**Problem description**: Using the entries that follow, write out the line containing "synthesis | routed |", the line containing "ha | 87 | 87 |", and every line between them, exactly and nothing else.

Collected data
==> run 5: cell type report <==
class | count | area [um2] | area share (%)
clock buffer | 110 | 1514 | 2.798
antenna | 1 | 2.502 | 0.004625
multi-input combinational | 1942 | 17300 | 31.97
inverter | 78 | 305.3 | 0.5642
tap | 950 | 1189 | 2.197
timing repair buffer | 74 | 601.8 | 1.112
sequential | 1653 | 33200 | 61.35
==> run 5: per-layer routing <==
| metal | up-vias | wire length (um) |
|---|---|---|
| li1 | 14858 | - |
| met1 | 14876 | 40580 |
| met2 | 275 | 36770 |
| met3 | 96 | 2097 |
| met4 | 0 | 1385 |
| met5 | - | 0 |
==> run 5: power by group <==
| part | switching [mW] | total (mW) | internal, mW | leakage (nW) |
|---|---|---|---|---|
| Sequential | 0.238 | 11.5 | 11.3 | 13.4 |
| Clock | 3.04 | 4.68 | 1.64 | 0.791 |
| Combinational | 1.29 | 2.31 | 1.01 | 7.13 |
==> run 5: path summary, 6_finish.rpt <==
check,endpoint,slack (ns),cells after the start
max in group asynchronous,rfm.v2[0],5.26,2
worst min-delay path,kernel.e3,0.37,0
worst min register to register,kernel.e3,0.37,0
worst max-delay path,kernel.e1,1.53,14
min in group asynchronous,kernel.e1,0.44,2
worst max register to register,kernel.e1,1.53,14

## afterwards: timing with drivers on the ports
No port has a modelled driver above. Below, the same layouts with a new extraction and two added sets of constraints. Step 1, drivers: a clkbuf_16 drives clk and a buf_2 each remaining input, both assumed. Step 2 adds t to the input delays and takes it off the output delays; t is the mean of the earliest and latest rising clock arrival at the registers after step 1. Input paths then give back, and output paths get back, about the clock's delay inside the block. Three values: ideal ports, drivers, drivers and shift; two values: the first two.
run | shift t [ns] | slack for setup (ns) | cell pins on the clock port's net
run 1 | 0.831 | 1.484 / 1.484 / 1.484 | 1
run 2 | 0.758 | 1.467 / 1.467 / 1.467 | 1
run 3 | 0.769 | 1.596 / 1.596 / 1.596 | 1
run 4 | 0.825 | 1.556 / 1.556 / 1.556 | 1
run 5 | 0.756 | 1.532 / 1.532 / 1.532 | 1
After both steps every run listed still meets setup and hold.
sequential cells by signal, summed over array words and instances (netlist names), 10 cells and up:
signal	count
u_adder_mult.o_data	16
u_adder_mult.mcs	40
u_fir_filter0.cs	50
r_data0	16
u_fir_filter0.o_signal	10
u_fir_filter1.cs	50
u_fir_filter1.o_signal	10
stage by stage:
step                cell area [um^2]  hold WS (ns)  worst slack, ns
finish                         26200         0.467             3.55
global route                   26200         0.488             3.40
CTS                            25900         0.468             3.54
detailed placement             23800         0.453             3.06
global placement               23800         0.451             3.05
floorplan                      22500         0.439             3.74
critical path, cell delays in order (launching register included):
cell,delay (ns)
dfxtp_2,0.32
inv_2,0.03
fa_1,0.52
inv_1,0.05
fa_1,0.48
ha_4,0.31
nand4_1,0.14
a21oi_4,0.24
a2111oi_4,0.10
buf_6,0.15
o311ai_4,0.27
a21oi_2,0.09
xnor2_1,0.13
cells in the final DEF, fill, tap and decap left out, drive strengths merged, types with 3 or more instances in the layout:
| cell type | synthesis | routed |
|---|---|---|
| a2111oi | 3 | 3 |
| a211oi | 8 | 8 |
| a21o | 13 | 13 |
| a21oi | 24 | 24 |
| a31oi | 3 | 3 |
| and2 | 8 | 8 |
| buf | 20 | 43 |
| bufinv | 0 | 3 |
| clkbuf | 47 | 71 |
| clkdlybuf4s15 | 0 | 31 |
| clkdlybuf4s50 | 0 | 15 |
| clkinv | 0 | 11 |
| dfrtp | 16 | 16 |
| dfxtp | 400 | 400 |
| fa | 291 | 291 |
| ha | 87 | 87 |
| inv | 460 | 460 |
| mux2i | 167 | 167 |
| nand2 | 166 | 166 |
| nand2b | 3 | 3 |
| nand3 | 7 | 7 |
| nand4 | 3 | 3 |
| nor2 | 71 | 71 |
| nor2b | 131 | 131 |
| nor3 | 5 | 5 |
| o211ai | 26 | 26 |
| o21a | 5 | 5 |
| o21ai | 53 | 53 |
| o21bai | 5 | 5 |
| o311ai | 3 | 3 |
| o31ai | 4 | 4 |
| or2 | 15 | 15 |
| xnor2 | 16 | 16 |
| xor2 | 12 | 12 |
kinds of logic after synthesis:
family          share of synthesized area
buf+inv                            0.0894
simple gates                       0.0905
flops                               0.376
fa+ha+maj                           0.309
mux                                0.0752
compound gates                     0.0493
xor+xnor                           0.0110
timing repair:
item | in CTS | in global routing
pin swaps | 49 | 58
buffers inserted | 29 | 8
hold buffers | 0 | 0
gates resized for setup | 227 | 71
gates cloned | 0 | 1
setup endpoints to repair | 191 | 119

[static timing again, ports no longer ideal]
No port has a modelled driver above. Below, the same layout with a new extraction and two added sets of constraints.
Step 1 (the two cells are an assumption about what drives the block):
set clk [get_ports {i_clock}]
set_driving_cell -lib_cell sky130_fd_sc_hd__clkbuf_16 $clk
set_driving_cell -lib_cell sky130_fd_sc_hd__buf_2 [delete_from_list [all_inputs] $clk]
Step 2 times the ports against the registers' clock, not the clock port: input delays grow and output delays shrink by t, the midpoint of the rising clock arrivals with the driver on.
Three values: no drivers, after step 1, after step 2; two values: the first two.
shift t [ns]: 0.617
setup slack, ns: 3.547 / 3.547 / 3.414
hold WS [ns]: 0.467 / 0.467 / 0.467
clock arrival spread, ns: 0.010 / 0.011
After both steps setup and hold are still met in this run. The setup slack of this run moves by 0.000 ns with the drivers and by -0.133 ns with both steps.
Source: an optimization exercise on an open RTL-to-GDS flow (aim: small area). Production flows keep margins and buffers that such runs may drop. Only simulation tests tie the RTL to the original design; equivalence was not proved. Power is estimated from default activity; no workload was simulated.

==> run a <==
// motor_subsystem
module motor_subsystem(
    input           reset_n,         
    input           clock,           
    input           spi_clock,       
    input           cs_n,            
    input           mosi,            
    output          miso,            
    output  [3:0]   sr_pwm,          
    output  [3:0]   scl,             
    input   [3:0]   sda_in,          
    output  [3:0]   sda_out,         
    output  [3:0]   sda_oe,          
    output  [3:0]   sd_pwm,          
    output  [3:0]   servo_pwm,       
    output          status_fault,    
    output          status_pi,       
    output          status_ps4,      
    output          status_debug     
);
reg   [10:0]    div_cntr;
always @(posedge clock or negedge reset_n) begin
    if(~reset_n)
        div_cntr    <= 11'h040;
    else
        div_cntr    <= div_cntr + 11'h1;
end
wire            low5        = &div_cntr[4:0];
wire            en5         = low5 & ~div_cntr[5];                       
wire            en6         = low5 & div_cntr[5] & div_cntr[6];          
  ...
==> flow/config.mk <==
export PLATFORM = sky130hd
export DESIGN_NAME = motor_subsystem
export DESIGN_NICKNAME = motor_subsystem
export VERILOG_FILES = /design/flow/design.v
export SDC_FILE = /design/flow/constraint.sdc
export NUM_CORES = 4
export LEC_CHECK = 0
export CAP_MARGIN = 20
export CORE_MARGIN = 2
export CORE_UTILIZATION = 40
export SLEW_MARGIN = 20
==> flow/constraint.sdc <==
create_clock -name core_clock -period 10.0 [get_ports {clock}]
set_input_delay 2.0000 -clock core_clock [delete_from_list [all_inputs] [get_ports {clock}]]
set_output_delay 2.0000 -clock core_clock [all_outputs]
set_load 0.01 [all_outputs]
run.sh (not shown) runs the stock make flow with config.mk's settings and CLKGATE_MAP_FILE= SYNTH_SCRIPT=/design/flow/synth_recipe.tcl, a recipe that flattens the netlist after the stock synthesis.
==> run b (differences from run a) <==
--- a/flow/design.v
+++ b/flow/design.v
@@ -8,10 +8,26 @@
     input           pwm_direction,       
     input   [5:0]   pwm_ratio,           
     output          pwm_signal           
 );
 localparam [11:0] OFFSET = STEER ? 12'd132 : 12'd4;
+function automatic ge_k(input [11:0] x, input [11:0] k);
+    integer i;
+    begin
+        ge_k = 1'b1;
+        for (i = 0; i < 12; i = i + 1)
+            ge_k = k[i] ? (x[i] & ge_k) : (x[i] | ge_k);
+    end
+endfunction
+function automatic le_k(input [11:0] x, input [11:0] k);
+    integer i;
+    begin
+        le_k = 1'b1;
+        for (i = 0; i < 12; i = i + 1)
+            le_k = k[i] ? (~x[i] | le_k) : (~x[i] & le_k);
+    end
+endfunction
 reg  [11:0]  phase;
 reg          pwm_en_sync;
 reg          dir;
 reg  [5:0]   ratio;
 reg          loaded;
@@ -47,22 +63,38 @@
 if (STEER) begin : g_steer
     wire low_band = (phase >= 12'd134) & (phase <= 12'd511);
     wire band_lo  = (phase[11:8] == 4'd2);
     wire band_hi  = (phase[11:8] == 4'd3);
     wire [5:0] q  = phase[7:2];
+    wire [5:0] b = ratio ^ {6{dir}};
+    wire c0 = (q[0] & b[0]) | (dir & (q[0] | b[0]));
+    wire c1 = (q[1] & b[1]) | (c0 & (q[1] | b[1]));
+    wire c2 = (q[2] & b[2]) | (c1 & (q[2] | b[2]));
+    wire c3 = (q[3] & b[3]) | (c2 & (q[3] | b[3]));
+    wire c4 = (q[4] & b[4]) | (c3 & (q[4] | b[4]));
+    wire c5 = (q[5] & b[5]) | (c4 & (q[5] | b[5]));
+    wire       below = ~c5;
     assign pwm_signal = loaded & (low_band |
-                                  (band_lo & (dir | (ratio <= ~q))) |
-                                  (band_hi & dir & (q < ratio)));
+                                  (band_lo & (dir | below)) |
+                                  (band_hi & dir & below));
 end
 else begin : g_drive
     wire low_band = (phase >= 12'd6) & (phase <= 12'd575);
     wire band_lo  = (phase[11:6] == 6'd9);
     wire band_hi  = (phase[11:6] == 6'd10);
     wire [5:0] q  = phase[5:0];
+    wire [5:0] b = ratio ^ {6{dir}};
+    wire c0 = (q[0] & b[0]) | (dir & (q[0] | b[0]));
+    wire c1 = (q[1] & b[1]) | (c0 & (q[1] | b[1]));
+    wire c2 = (q[2] & b[2]) | (c1 & (q[2] | b[2]));
+    wire c3 = (q[3] & b[3]) | (c2 & (q[3] | b[3]));
+    wire c4 = (q[4] & b[4]) | (c3 & (q[4] | b[4]));
+    wire c5 = (q[5] & b[5]) | (c4 & (q[5] | b[5]));
+    wire       below = ~c5;
     assign pwm_signal = low_band |
-                        (band_lo & (dir | (ratio <= ~q))) |
-                        (band_hi & dir & (q < ratio));
+                        (band_lo & (dir | below)) |
+                        (band_hi & dir & below);
 end
 endgenerate
 endmodule
 module pwm
 (
@@ -82,11 +114,23 @@
 end
 always @(posedge clock) begin
     if(clk_en & (step_cnt == 8'h1))
         target      <= duty;
 end
-assign pwm_signal = (step_cnt >= 8'd3) & (step_cnt <= {target, 4'h1});
+wire [3:0] hi = step_cnt[7:4];
+wire       lt3 = ~hi[3] & target[3];
+wire       eq3 = ~(hi[3] ^ target[3]);
+wire       lt2 = ~hi[2] & target[2];
+wire       eq2 = ~(hi[2] ^ target[2]);
+wire       lt1 = ~hi[1] & target[1];
+wire       eq1 = ~(hi[1] ^ target[1]);
+wire       lt0 = ~hi[0] & target[0];
+wire       eq0 = ~(hi[0] ^ target[0]);
+wire       le_lo = ~(|step_cnt[3:1]);
+wire       below = lt3 | eq3 & (lt2 | eq2 & (lt1 | eq1 & (lt0 | eq0 & le_lo)));
+wire       at_least_3 = (|hi) | (&step_cnt[1:0]) | step_cnt[2] | step_cnt[3];
+assign pwm_signal = at_least_3 & below;
 endmodule
 module spi (
     input                   reset_n,     
     input                   clock,       
     input                   spi_clk,     
@@ -261,33 +305,33 @@
     output reg          scl,             
     input               sda_in,          
     output reg          sda_out,         
     output reg          sda_oe           
 );
-localparam      IDLE        = 4'h0;
-localparam      START       = 4'h1;
-localparam      DEV_WR      = 4'h2;
-localparam      ACK0        = 4'h3;
-localparam      READ_ADDR   = 4'h4;
-localparam      ACK1        = 4'h5;
-localparam      REP_START   = 4'h6;
-localparam      DEV_RD      = 4'h7;
-localparam      ACK2        = 4'h8;
-localparam      DATA0       = 4'h9;
-localparam      ACK3        = 4'hA;
-localparam      DATA1       = 4'hB;
-localparam      NACK        = 4'hC;
-localparam      STOP        = 4'hD;
-localparam      PAUSE       = 4'hE;
+localparam      IDLE = 4'b0000;
+localparam      START = 4'b0001;
+localparam      DEV_WR = 4'b1000;
+localparam      ACK0 = 4'b0100;
+localparam      READ_ADDR = 4'b1001;
+localparam      ACK1 = 4'b0101;
+localparam      REP_START = 4'b0010;
+localparam      DEV_RD = 4'b1010;
+localparam      ACK2 = 4'b0110;
+localparam      DATA0 = 4'b1100;
+localparam      ACK3 = 4'b0011;
+localparam      DATA1 = 4'b1101;
+localparam      NACK = 4'b0111;
+localparam      STOP = 4'b1011;
+localparam      PAUSE = 4'b1111;
 localparam      WRITE_DEVICE    = 8'h6C;
 localparam      READ_DEVICE     = 8'h6D;
 localparam      READ_RAW_ANGLE  = 8'h0C;
 reg     [3:0]   ps, ns;
 reg     [2:0]   bit_counter;
 reg     [7:0]   read_data0;
 reg     [3:0]   read_data1;
-wire            byte_state = (ps == DEV_WR) | (ps == READ_ADDR) | (ps == DEV_RD) | (ps == DATA0) | (ps == DATA1);
+wire            byte_state = ps[3] & ~(ps[1] & ps[0]);
 always @(posedge clock or negedge reset_n) begin
     if(~reset_n) begin
         ps              <= IDLE;
         bit_counter     <= 3'b0;
         read_data0      <= 8'b0;
@@ -322,19 +366,19 @@
         STOP:       ns = PAUSE;
         PAUSE:      ns = enable ? IDLE : START;
         default:    ns = IDLE;
     endcase
 end
-reg     [7:0]   wr_byte;
+localparam [7:0] CUR_WR = 8'h36, CUR_RA = 8'h30, CUR_RD = 8'hB6;
+localparam [7:0] PRV_WR = 8'h6C, PRV_RA = 8'h60;
 wire            first_phase = (phase == 2'b00);
-wire    [2:0]   wr_index    = first_phase ? bit_counter - 3'h1 : bit_counter;
-wire            wr_bit      = ~(first_phase & (bit_counter == 3'h0)) & wr_byte[~wr_index];
+reg             wr_bit;
 always @(*) begin
     case(ps)
-        DEV_WR:     wr_byte = WRITE_DEVICE;
-        READ_ADDR:  wr_byte = READ_RAW_ANGLE;
-        default:    wr_byte = READ_DEVICE;
+        READ_ADDR:  wr_bit = first_phase ? PRV_RA[bit_counter] : CUR_RA[bit_counter];
+        DEV_RD:     wr_bit = first_phase ? PRV_WR[bit_counter] : CUR_RD[bit_counter];
+        default:    wr_bit = first_phase ? PRV_WR[bit_counter] : CUR_WR[bit_counter];
     endcase
 end
 always @(*) begin
     case(ps)
         IDLE:       begin scl = 1'b1;              sda_out = 1'b1;                                    sda_oe = 1'b1; end
==> flow/flow/run.sh (new file) <==
#!/bin/bash
# The standard layout (standard.sh) with three changes:
#  - synthesis maps logic with an area-oriented ABC script (flow/synth.tcl, flow/area.abc);
#  - the clock tree uses clkbuf_8 leaf buffers, a clkbuf_16 root and no dummy loads;
#  - port buffers are buf_1.
# Every tool's output is in orfs/logs/; make's own output is in standard.log.
set -uo pipefail
HERE=$(pwd)
CTS="-sink_clustering_enable -repair_clock_nets -root_buf sky130_fd_sc_hd__clkbuf_16 -buf_list {sky130_fd_sc_hd__clkbuf_8} -sink_clustering_size 16 -sink_clustering_max_diameter 60 -dont_use_dummy_load"
bash standard.sh "SYNTH_SCRIPT=$HERE/flow/synth.tcl" "AREA_ABC_SCRIPT=$HERE/flow/area.abc" \
  "CTS_ARGS=$CTS" "BUFFER_PORTS_ARGS=-buffer_cell sky130_fd_sc_hd__buf_1" finish > standard.log 2>&1
==> flow/flow/area.abc (new file) <==
strash
&get -n
&fraig -x
&put
scorr
dc2
dretime
strash
&get -n
&syn2
&dch -f
&nf -R 1000
&put
strash
&get -n
&syn2
&dch -f
&nf -R 1000
&put
==> flow/flow/synth.tcl (new file) <==
# The standard flow's synthesis script (synth_recipe.tcl) with one change: ABC maps the combinational
# logic with an area-oriented script (flow/area.abc) instead of ORFS's speed script.
# Registers are mapped before ABC runs, so they are the standard synthesis's.
proc synth {args} { yosys synth -nofsm -noshare {*}$args }
proc abc {args} {
  set i [lsearch -exact $args -script]
  if {$i >= 0} { lset args [expr {$i+1}] $::env(AREA_ABC_SCRIPT) }
  puts "area abc: $args"
  yosys abc {*}$args
}
source $::env(SCRIPTS_DIR)/synth.tcl
# left out here: clear keep_hierarchy, flatten, clean up, hide names made inside functions, write 1_2_yosys.v
==> flow/standard.sh (new file) <==
#!/bin/bash
# synth_recipe.tcl (not shown) runs the flow's synth.tcl, then flattens the netlist and writes it again
# the make line also repeats each setting of config.mk as NAME=value (left out here)
make -C /OpenROAD-flow-scripts/flow DESIGN_CONFIG=/design/flow/config.mk WORK_HOME=/design/flow/orfs CLKGATE_MAP_FILE= SYNTH_SCRIPT=/design/flow/synth_recipe.tcl "${@:-finish}"
- CORE_UTILIZATION: 40 -> 55
removed: flow/run.sh
==> summary.txt <==
metric	run b	run a
Outcome	finished clean	finished clean
Met2 Track Usage GR	38.3%	29.0%
Max-slew headroom	30.2%	37.4%
Global-route met3 utilization	3.29%	2.79%
Seq. pwr	2.24 mW	2.23 mW
Total number of placement rows	74	92
Final-layout worst hold slack	0.357 ns	0.347 ns
CTS clk-pin slew, worst paths	0.08 ns	0.06 ns
GR met1 Demand/Resource	35.7%	24.4%
Tapcells	532	846
Multi-input comb cells	1413	1579
Peak VDD IR	0.133 mV	0.144 mV
Total met2 wirelength after detailed routing	23.9 mm	27.6 mm
Number of buffers other than clock buffers in the final layout	44	43
Synthesized area	22700 um2	25400 um2
Crit share post-route	51.9%	57.0%
Synth Area in Compound Gates	11.1%	11.4%
P&R area growth vs syn	6.02%	10.5%
Reg power frac	64.7%	49.6%
Number of buffers inserted during clock tree synthesis	42	53
Initial Utilization	55.6%	40.4%
Setup clock skew after layout	0.0554 ns	0.0249 ns
Dpl cell area	23400 um2	26300 um2
Dpl hpwl	37.1 mm	41.6 mm
Area share of buffers outside the clock network	0.948%	1.50%
Chip Height	207 um	256 um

**Response to this exercise**:
| cell type | synthesis | routed |
|---|---|---|
| a2111oi | 3 | 3 |
| a211oi | 8 | 8 |
| a21o | 13 | 13 |
| a21oi | 24 | 24 |
| a31oi | 3 | 3 |
| and2 | 8 | 8 |
| buf | 20 | 43 |
| bufinv | 0 | 3 |
| clkbuf | 47 | 71 |
| clkdlybuf4s15 | 0 | 31 |
| clkdlybuf4s50 | 0 | 15 |
| clkinv | 0 | 11 |
| dfrtp | 16 | 16 |
| dfxtp | 400 | 400 |
| fa | 291 | 291 |
| ha | 87 | 87 |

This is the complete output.